# Work required
What you return must be the lines of the data that hold the word "lower".
^^^^^^^^^^^^^^^^
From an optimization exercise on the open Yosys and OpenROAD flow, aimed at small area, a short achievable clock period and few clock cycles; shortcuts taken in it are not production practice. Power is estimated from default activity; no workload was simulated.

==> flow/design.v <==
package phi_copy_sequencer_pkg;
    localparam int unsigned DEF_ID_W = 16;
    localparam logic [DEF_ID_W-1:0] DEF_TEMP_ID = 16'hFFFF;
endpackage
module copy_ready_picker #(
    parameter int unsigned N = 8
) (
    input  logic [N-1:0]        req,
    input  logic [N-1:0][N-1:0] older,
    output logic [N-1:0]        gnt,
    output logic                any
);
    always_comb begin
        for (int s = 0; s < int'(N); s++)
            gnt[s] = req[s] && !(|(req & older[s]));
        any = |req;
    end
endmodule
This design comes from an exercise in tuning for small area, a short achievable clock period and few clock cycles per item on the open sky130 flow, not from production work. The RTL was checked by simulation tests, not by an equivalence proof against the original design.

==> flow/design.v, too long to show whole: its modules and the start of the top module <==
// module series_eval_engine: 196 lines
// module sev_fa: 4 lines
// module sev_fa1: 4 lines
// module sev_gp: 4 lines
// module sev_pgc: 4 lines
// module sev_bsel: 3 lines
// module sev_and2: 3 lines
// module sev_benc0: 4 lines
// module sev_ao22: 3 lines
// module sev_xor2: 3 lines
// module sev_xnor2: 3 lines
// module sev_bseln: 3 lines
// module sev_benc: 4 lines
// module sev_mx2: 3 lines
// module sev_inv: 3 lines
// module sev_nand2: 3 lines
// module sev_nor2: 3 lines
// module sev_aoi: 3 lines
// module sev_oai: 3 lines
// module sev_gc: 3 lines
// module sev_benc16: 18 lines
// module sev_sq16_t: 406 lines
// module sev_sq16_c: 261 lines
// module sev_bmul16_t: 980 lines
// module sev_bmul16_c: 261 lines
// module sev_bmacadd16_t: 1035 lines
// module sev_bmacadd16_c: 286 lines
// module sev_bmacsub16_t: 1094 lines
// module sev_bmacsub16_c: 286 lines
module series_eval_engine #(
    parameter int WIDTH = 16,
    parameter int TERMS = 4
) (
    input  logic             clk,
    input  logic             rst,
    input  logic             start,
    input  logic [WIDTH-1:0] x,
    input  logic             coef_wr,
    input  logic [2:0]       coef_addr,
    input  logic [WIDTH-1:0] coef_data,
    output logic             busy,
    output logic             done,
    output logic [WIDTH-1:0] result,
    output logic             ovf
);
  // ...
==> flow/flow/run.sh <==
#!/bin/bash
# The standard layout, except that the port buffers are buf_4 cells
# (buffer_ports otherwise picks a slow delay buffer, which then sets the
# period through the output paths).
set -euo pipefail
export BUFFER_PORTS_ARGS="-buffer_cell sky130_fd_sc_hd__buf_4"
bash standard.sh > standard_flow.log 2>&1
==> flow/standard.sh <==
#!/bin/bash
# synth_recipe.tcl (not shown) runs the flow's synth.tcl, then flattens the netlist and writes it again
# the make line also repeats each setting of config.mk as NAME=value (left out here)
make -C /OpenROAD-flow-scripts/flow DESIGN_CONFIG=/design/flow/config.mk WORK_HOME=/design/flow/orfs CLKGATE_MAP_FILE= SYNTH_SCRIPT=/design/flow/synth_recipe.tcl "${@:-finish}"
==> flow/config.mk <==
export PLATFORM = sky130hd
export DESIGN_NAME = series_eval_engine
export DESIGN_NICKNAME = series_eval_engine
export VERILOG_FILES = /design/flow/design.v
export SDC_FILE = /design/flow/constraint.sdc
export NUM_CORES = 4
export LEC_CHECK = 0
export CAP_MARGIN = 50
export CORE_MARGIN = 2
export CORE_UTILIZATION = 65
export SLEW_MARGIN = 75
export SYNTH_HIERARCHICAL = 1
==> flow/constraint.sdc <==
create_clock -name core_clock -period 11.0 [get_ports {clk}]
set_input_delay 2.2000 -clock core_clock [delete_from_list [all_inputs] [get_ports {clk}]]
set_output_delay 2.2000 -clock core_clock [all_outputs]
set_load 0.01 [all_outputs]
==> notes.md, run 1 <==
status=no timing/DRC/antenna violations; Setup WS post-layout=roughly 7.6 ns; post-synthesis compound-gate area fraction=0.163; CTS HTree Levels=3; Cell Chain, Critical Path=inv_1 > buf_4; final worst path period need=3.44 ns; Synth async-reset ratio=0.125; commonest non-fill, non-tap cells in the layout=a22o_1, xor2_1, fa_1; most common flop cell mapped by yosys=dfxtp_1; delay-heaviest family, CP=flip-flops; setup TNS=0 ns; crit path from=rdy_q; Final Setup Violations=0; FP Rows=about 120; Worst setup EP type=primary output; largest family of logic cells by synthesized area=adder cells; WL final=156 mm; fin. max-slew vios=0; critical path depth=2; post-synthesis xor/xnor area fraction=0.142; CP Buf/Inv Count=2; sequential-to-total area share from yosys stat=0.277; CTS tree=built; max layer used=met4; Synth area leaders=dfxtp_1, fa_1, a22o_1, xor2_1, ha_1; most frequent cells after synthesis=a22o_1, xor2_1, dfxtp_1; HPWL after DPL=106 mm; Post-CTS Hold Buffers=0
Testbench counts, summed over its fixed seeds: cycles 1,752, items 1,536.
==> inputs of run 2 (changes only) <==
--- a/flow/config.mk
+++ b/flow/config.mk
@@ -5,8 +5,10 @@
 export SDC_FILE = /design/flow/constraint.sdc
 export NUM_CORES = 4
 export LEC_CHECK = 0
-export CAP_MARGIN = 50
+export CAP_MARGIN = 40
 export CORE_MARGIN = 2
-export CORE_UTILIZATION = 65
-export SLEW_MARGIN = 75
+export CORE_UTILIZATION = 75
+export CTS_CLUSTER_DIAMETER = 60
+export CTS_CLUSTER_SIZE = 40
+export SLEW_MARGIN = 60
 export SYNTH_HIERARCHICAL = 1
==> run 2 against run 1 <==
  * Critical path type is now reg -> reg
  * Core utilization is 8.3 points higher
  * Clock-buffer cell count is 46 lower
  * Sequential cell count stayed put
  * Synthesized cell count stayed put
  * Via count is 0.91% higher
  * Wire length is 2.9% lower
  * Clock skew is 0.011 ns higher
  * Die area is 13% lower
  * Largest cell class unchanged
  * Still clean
^^^^^^^^^^^^^^^^
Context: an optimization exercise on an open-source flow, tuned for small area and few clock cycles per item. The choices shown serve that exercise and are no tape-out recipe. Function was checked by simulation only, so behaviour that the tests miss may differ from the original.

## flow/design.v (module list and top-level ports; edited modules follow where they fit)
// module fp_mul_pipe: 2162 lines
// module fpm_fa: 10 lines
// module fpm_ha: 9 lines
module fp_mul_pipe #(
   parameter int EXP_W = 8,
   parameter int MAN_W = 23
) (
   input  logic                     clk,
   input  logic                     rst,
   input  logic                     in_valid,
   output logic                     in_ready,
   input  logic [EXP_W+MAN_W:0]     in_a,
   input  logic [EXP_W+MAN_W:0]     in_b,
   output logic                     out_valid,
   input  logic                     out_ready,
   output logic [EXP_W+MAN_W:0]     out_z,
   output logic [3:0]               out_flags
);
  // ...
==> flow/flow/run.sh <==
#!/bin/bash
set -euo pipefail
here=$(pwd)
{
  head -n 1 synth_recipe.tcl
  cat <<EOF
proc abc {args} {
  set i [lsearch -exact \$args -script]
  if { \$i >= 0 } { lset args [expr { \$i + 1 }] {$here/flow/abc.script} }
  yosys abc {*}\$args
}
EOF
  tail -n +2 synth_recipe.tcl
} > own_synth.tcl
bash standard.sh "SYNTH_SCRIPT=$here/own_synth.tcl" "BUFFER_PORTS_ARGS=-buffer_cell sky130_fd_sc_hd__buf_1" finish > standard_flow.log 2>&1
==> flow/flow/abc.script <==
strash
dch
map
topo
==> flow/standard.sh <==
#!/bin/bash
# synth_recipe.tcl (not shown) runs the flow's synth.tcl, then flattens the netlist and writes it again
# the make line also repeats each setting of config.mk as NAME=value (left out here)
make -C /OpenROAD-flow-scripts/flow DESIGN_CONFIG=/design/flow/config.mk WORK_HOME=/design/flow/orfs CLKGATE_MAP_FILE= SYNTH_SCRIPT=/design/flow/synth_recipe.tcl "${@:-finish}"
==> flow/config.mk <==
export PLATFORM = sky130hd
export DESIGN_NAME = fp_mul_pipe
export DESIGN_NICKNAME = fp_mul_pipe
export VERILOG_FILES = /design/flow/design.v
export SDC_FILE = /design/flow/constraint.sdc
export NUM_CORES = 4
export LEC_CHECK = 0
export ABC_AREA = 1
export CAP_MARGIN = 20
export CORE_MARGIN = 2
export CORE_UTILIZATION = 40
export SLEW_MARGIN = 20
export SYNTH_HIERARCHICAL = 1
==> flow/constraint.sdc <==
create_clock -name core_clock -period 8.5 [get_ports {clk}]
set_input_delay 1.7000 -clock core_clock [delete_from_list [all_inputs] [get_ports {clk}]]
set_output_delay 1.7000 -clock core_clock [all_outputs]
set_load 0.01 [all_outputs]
^^^^^^^^^^^^^^^^
# Solved problem
  * Clock-buffer cell count is 46 lower
  * Wire length is 2.9% lower
  * Die area is 13% lower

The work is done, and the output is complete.